Since the leader is so inspiring, the youth of America has the courage to give this
rousing declaration, ‘We believe that when a government becomes destructive of the
natural right of man, it is the man’s duty to destroy that
Government.’ (Originally in English.) This means that the youth of America believe
that it is mankind’s duty to destroy a government that denies fundamental rights to
people.

O, the youth of India! Why do you lie slumbering in this haze of ignorance? Wake up,
open your eyes, look around, the sun is ready to dawn in the eastern sky. Now don’t
keep sleeping. If you have to sleep, then sleep in the arms of eternal sleep. Why
sleep in the bosom of cowardice? Renounce worldly ties of love and affection, and
declare:

Farewell! Farewell my true Love


The army is on the move
And if I stayed with you Love
A coward I shall prove. (Originally in English.)

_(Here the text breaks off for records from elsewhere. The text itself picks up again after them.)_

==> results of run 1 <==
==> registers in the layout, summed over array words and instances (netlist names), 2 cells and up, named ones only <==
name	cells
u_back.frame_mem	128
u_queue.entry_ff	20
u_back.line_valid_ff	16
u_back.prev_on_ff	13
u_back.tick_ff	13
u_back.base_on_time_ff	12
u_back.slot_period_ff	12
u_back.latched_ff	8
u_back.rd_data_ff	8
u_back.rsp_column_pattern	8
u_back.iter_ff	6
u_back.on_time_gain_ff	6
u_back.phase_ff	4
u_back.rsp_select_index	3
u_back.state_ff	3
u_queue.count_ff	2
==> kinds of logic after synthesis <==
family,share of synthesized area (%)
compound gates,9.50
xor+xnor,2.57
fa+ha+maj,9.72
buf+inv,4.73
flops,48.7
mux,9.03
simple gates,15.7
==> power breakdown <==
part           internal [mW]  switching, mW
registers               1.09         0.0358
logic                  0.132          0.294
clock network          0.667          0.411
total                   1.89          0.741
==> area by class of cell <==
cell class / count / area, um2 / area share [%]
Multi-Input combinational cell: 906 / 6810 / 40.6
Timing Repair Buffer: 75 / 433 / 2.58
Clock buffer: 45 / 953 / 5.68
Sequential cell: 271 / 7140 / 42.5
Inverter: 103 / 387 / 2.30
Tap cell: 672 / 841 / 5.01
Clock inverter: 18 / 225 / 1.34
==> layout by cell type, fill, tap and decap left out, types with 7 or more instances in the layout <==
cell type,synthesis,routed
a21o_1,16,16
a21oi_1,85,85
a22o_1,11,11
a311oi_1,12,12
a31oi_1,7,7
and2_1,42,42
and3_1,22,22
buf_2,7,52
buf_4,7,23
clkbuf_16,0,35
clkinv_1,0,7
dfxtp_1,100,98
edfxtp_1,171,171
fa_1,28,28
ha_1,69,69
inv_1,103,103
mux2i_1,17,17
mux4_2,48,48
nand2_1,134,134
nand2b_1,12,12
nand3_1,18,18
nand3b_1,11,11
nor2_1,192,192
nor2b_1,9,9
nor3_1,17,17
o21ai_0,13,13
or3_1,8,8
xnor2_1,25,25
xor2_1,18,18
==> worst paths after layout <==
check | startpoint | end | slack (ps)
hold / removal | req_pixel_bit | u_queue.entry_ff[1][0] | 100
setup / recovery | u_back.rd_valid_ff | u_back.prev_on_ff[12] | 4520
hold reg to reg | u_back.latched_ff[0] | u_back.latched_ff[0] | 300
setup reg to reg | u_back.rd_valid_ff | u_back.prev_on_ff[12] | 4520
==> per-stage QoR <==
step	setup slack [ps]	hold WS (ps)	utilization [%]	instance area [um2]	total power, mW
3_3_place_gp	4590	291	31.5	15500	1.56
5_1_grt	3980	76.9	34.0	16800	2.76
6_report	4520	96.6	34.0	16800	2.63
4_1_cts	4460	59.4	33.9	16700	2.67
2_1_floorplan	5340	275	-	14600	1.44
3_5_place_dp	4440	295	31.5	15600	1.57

Your mother, worthy of your reverence, the most adored, Goddess Durga, giver of
food and nourishment, your goddess with a trident, your goddess on a lion, the
verdant deity of abundance is weeping bitterly today. Does her distress not disturb
you even a tiny bit? May your supineness be damned! Even your ancestors bow
their heads in shame at this impotence. If there is any shame in any part of your
body, then get up and honour your mother’s milk, pick up the challenge of redeeming
her honour, take a pledge for every teardrop that she sheds, address her sorrow,
and with a free throat, utter – Vande Mataram!